Saturday, March 23, 2013

Mama Bear: Gimme peace!

(pulled from my marriage blog, Becoming His Wife )

**For the record, I'm not as mad as I sound. Just sad at how harsh the world can be. Also, any woman who is trying to stay in shape before, during and after her pregnancy - I salute you! Teach me your ways of health! With that being said, I give you...a rant.**

Friday, March 22, 2013

Invasion of the bump.

It hath begun.

I have noticed that not only were my pants getting tighter and more difficult to button because of the bump but now putting on shoes is becoming a little bit more difficult as the days go on. Really puts it all into perspective. No matter how much I maintain my weight, my stomach grows and it's funny because there is nothing I can do about it.

Every day is a new adventure!

Thursday, March 14, 2013

Little kicks! [15 wks. 4 days]

I felt it; I finally experienced "the quickening." I finally know with all my heart that I actually felt this little baby of mine kicking and swimming around inside of me. It is the most extraordinary thing I have ever experienced and I cannot get over the creativity of our Lord!
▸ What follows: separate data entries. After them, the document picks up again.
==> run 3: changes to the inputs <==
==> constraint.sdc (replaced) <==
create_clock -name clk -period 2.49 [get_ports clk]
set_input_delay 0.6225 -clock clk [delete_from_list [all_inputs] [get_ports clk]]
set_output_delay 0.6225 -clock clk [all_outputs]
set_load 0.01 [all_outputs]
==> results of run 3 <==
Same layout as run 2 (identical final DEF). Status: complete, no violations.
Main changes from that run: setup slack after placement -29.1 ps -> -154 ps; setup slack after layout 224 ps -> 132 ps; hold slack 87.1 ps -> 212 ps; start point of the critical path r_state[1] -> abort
**src/rtl/game_tick_engine.sv**
```systemverilog
// game_tick_engine: jump-the-obstacle lane, advanced once per game tick.
// Holds obstacle row, airtime, score and the IDLE/RUN/OVER game FSM.
module game_tick_engine #(
   parameter int AIR_TICKS = 3,
   parameter int MIN_GAP   = 4,
   parameter int SCORE_MAX = 999
) (
   input  logic        CLOCK_50,
   input  logic        RESET,
   input  logic        PULSE_EARLY,
   input  logic        PULSE,
   input  logic        START,
   input  logic        JUMP,
   output logic [15:0] OBSTACLES,
   output logic        AIRBORNE,
   output logic [9:0]  SCORE,
   output logic [1:0]  STATE,
   output logic        TICK_DONE
);

   typedef enum logic [1:0] {
      IDLE = 2'b00,
      RUN  = 2'b01,
      OVER = 2'b10
   } state_t;

   localparam logic [2:0] AIR_W   = 3'(AIR_TICKS);
   localparam logic [4:0] GAP_MIN = 5'(MIN_GAP);
   localparam logic [9:0] S_MAX   = 10'(SCORE_MAX);

   state_t      state, state_d;
   logic [15:0] obs, obs_d, obs_t;
   logic [2:0]  air, air_d, air_t;
   logic [9:0]  score, score_d;
   logic [3:0]  gap, gap_d, gap_t;
   logic [7:0]  lfsr, lfsr_d, lfsr_t;
   logic        jreq, jreq_d;
   logic        start_q;
   logic        tick_done, tick_d;
   logic        start_edge, spawn, hit, clr;

   always_ff @(posedge CLOCK_50 or posedge RESET) begin
      if (RESET) begin
         state     <= IDLE;
         obs       <= '0;
         air       <= '0;
         score     <= '0;
         gap       <= '0;
         lfsr      <= 8'hA5;
         jreq      <= 1'b0;
         start_q   <= 1'b0;
         tick_done <= 1'b0;
      end else begin
         state     <= state_d;
         obs       <= obs_d;
         air       <= air_d;
         score     <= score_d;
         gap       <= gap_d;
         lfsr      <= lfsr_d;
         jreq      <= jreq_d;
         start_q   <= START;
         tick_done <= tick_d;
      end
   end

   // Tick candidates, all derived from the current register values
   always_comb begin
      start_edge = START & ~start_q;
      spawn = (lfsr[2:0] == 3'd0) && ({1'b0, gap} >= GAP_MIN);
      if (spawn)
         gap_t = 4'd0;
      else if (gap == 4'd15)
         gap_t = 4'd15;
      else
         gap_t = gap + 4'd1;
      obs_t = {spawn, obs[15:1]};
      if (air == 3'd0 && jreq)
         air_t = AIR_W;
      else if (air != 3'd0)
         air_t = air - 3'd1;
      else
         air_t = 3'd0;
      hit    = obs_t[0] && (air_t == 3'd0);
      clr    = obs_t[0] && (air_t != 3'd0);
      lfsr_t = {lfsr[6:0], lfsr[7] ^ lfsr[5] ^ lfsr[4] ^ lfsr[3]};
   end

   always_comb begin
      state_d = state;
      obs_d   = obs;
      air_d   = air;
      score_d = score;
      gap_d   = gap;
      lfsr_d  = lfsr;
      jreq_d  = jreq;
      tick_d  = 1'b0;
      unique case (state)
         IDLE, OVER: begin
            // A tick coinciding with the start edge is dropped
            if (start_edge) begin
               state_d = RUN;
               obs_d   = '0;
               air_d   = '0;
               score_d = '0;
               gap_d   = '0;
               jreq_d  = 1'b0;
            end
         end
         RUN: begin
            if (PULSE) begin
               tick_d = 1'b1;
               jreq_d = 1'b0;
               lfsr_d = lfsr_t;
               gap_d  = gap_t;
               obs_d  = obs_t;
               air_d  = air_t;
               if (hit)
                  state_d = OVER;
               else if (clr && score < S_MAX)
                  score_d = score + 10'd1;
            end else if (PULSE_EARLY && JUMP) begin
               jreq_d = 1'b1;
            end
         end
         default: state_d = IDLE;
      endcase
   end

   assign OBSTACLES = obs;
   assign AIRBORNE  = (air != 3'd0);
   assign SCORE     = score;
   assign STATE     = state;
   assign TICK_DONE = tick_done;

endmodule

```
Ironically enough, I was watching YouTube videos helping young and new mothers such as myself to understand nursing, eating habits, birth, etc., and ended up winding up in various videos in which mothers described or showed their little babies kicking and moving in all sorts of ways. I have always been baffled at this incredible event, but now more than ever it warmed my heart. 

I was in the middle of one particular video when suddenly, ironically enough, I felt the strangest pop/mini punch a little bit above my belly button. I was awkwardly sitting on the couch with my legs crossed and couldn't exactly place the specific location, but I instantly froze. What...was...that?! I thought to myself. No way! It was a sensation similar to flicking the inside of your cheek with your middle finger and what you would feel both inside and out. Very fast. Very unnatural. Very weird.


After calling my husband and mom to share the excitement of what I was sure was my first incredibly-real experience (since I'd thought maybe I felt movement a couple weeks previous but it was very minimal), things settled down and nothing happen for about a half hour. Then, as I was laying on the couch waiting and hoping for something else to happen, I felt the "popcorn bubbles" that I'd heard aaaaaaaall and read aaaaaaaall about. It's true. It's just.like.popcorn. I began tapping the lower right section of my abdomen (around my hip) and each time I would finish, the bubbles would spur up in a cluster-like senesation. I did this a few times and then...the kicks began. Little tiny kicks were flicking my hand pressing gently on the outside of my abdomen and my heart began racing. I could NOT believe it. My baby was actually responding to me!

I can't wait for our little baby's continuous and more noticeable movements a few weeks from now, but at least I can decipher what is and isn't gas. Ha! It's incredibly exciting!